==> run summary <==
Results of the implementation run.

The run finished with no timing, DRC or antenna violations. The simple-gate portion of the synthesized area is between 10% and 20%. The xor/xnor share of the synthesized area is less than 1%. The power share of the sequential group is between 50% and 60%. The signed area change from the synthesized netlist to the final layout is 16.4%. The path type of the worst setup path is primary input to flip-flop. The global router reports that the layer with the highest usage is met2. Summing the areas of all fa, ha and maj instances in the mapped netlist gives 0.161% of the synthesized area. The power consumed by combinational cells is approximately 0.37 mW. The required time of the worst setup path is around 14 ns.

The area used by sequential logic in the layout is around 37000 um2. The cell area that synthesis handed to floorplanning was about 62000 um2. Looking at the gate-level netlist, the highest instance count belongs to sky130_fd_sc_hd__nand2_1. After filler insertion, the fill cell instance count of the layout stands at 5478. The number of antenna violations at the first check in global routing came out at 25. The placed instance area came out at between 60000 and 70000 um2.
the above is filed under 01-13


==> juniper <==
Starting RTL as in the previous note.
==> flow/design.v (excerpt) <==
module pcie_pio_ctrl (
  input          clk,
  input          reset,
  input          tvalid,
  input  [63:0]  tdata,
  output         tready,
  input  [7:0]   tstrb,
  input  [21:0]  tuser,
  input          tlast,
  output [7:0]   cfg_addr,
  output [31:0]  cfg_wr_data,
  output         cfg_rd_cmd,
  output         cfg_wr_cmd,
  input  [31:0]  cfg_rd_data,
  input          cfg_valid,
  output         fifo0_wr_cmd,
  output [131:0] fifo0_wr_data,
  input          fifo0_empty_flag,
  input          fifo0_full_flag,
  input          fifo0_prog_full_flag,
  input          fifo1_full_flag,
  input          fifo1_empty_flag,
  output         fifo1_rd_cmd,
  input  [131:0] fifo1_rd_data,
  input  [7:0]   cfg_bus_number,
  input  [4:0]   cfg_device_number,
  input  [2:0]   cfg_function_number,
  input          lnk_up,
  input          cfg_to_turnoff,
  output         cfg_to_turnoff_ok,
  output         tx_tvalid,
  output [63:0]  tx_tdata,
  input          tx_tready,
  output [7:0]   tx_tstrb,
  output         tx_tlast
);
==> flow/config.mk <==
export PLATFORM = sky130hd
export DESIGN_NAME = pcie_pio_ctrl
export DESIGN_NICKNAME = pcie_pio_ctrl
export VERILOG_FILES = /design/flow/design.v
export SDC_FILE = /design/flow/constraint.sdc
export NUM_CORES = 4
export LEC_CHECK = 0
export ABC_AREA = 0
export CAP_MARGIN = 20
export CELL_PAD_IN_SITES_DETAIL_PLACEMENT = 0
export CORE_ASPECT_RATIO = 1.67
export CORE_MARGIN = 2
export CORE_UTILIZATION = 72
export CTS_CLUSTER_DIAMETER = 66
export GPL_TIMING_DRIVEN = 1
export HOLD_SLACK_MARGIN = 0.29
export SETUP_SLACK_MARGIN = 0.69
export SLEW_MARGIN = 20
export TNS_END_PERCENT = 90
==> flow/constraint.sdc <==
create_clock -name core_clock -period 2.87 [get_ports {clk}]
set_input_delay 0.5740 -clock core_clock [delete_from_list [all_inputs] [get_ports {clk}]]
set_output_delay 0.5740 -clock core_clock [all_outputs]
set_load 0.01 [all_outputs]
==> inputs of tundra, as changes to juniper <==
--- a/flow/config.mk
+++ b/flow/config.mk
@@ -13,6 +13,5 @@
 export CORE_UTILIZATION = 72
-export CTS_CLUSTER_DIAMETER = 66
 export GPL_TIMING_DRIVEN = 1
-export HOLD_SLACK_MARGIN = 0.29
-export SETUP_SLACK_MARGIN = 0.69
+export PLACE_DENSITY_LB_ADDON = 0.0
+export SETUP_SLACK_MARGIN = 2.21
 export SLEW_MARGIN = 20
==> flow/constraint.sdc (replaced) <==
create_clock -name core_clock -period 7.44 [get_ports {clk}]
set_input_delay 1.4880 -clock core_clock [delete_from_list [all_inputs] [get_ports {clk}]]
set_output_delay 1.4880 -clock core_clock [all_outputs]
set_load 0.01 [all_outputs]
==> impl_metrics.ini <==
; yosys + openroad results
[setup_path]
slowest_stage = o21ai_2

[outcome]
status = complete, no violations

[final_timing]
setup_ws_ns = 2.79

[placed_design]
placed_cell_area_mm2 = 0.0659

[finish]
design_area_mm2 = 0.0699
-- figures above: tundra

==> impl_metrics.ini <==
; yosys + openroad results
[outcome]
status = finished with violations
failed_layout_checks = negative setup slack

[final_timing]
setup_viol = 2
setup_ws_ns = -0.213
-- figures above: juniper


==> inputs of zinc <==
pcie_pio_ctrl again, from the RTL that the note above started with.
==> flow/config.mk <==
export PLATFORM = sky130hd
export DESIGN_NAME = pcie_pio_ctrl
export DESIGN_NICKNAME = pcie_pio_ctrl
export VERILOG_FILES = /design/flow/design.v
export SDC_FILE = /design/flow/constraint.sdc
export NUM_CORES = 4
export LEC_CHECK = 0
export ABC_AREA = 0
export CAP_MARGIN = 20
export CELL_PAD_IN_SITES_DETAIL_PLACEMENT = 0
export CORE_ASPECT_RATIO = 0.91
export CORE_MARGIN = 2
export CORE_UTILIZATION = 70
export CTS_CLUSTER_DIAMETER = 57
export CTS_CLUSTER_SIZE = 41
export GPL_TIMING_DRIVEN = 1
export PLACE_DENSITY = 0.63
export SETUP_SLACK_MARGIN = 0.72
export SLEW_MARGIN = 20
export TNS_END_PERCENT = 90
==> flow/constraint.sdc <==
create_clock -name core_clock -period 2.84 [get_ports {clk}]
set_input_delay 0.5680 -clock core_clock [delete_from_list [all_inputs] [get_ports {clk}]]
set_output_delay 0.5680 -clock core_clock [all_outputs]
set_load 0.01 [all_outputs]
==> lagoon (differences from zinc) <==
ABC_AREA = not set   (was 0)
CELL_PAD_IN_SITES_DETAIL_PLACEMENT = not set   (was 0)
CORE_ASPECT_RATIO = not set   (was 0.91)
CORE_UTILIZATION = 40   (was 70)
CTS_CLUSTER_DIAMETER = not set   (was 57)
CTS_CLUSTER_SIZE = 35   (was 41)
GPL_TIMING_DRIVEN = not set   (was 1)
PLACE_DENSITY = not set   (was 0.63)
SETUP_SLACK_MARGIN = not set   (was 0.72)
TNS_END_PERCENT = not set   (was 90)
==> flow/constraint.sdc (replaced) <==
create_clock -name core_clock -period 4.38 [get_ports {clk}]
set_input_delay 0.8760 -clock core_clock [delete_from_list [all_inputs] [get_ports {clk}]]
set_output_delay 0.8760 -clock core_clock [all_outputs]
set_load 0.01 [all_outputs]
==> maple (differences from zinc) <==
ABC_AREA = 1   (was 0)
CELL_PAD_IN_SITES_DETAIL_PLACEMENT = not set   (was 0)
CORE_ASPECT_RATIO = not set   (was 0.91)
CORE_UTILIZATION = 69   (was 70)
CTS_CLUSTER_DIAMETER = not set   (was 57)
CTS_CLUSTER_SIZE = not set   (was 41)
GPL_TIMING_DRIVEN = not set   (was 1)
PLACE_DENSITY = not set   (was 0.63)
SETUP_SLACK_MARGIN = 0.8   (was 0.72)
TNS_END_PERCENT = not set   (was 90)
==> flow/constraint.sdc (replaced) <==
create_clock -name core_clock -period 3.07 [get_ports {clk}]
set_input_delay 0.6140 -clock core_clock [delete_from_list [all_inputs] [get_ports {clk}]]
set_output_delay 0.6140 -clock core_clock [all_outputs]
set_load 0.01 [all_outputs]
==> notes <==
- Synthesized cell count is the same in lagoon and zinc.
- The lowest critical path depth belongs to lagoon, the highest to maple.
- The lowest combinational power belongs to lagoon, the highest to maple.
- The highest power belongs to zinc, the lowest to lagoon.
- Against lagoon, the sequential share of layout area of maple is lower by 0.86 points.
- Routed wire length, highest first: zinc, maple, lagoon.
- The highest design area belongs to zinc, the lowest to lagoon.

########################################

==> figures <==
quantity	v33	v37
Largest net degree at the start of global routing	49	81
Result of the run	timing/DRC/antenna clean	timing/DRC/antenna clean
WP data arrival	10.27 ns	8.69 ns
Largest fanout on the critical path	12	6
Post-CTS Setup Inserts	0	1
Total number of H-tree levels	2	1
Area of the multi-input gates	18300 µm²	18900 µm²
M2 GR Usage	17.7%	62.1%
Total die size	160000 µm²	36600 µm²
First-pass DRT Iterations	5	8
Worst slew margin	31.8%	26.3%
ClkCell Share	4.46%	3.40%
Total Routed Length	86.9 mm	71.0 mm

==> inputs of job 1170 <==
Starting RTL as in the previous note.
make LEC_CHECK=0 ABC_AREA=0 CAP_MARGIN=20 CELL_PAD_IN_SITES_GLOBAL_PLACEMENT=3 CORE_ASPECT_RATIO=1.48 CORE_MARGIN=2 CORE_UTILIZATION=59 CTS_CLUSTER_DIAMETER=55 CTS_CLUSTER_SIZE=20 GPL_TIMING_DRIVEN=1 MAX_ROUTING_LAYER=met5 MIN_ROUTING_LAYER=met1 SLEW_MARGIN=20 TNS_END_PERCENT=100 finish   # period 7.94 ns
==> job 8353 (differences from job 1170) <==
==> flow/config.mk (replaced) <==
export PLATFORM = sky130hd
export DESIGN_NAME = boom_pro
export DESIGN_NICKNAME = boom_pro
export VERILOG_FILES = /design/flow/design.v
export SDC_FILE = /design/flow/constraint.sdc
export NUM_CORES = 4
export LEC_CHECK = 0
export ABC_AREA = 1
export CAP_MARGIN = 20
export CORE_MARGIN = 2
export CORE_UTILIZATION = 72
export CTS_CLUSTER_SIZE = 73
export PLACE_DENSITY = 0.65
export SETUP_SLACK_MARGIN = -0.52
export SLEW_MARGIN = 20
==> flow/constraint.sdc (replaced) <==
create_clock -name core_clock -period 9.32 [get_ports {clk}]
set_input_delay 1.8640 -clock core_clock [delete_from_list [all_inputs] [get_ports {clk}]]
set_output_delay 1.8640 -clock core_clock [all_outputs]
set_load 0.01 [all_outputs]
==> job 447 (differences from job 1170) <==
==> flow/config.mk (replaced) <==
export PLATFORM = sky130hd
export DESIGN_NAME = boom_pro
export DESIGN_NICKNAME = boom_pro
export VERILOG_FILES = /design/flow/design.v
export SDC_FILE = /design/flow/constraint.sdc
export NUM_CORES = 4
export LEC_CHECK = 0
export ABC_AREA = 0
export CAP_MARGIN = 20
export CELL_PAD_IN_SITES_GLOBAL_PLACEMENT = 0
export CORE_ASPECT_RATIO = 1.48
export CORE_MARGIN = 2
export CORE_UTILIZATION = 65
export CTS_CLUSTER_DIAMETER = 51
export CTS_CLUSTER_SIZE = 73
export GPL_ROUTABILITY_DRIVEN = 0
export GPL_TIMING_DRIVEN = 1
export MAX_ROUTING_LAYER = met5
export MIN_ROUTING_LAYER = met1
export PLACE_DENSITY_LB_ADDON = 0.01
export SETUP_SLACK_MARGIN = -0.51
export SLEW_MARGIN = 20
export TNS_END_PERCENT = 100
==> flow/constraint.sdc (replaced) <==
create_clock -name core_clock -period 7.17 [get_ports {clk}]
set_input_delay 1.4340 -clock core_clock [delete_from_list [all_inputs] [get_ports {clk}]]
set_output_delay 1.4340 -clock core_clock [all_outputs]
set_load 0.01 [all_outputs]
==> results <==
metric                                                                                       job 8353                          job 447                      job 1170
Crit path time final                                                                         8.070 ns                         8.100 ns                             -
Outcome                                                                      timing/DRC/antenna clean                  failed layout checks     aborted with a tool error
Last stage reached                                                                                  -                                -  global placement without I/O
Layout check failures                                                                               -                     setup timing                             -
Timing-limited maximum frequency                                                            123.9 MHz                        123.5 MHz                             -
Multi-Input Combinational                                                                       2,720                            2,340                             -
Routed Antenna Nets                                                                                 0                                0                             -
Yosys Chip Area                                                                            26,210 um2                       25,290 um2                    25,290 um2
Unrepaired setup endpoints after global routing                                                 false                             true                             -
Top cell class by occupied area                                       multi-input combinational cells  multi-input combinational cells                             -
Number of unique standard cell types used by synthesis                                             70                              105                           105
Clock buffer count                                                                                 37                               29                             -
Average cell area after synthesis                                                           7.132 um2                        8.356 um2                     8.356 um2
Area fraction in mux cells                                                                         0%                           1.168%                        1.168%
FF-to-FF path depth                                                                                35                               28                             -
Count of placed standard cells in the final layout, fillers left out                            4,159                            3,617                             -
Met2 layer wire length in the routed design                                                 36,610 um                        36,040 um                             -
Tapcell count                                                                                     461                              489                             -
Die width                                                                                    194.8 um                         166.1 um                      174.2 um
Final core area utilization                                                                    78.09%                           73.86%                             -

########################################

[Problem statement] Count the lines holding the word "wire" in this material. Reply with the number and nothing else.

[Task output] 2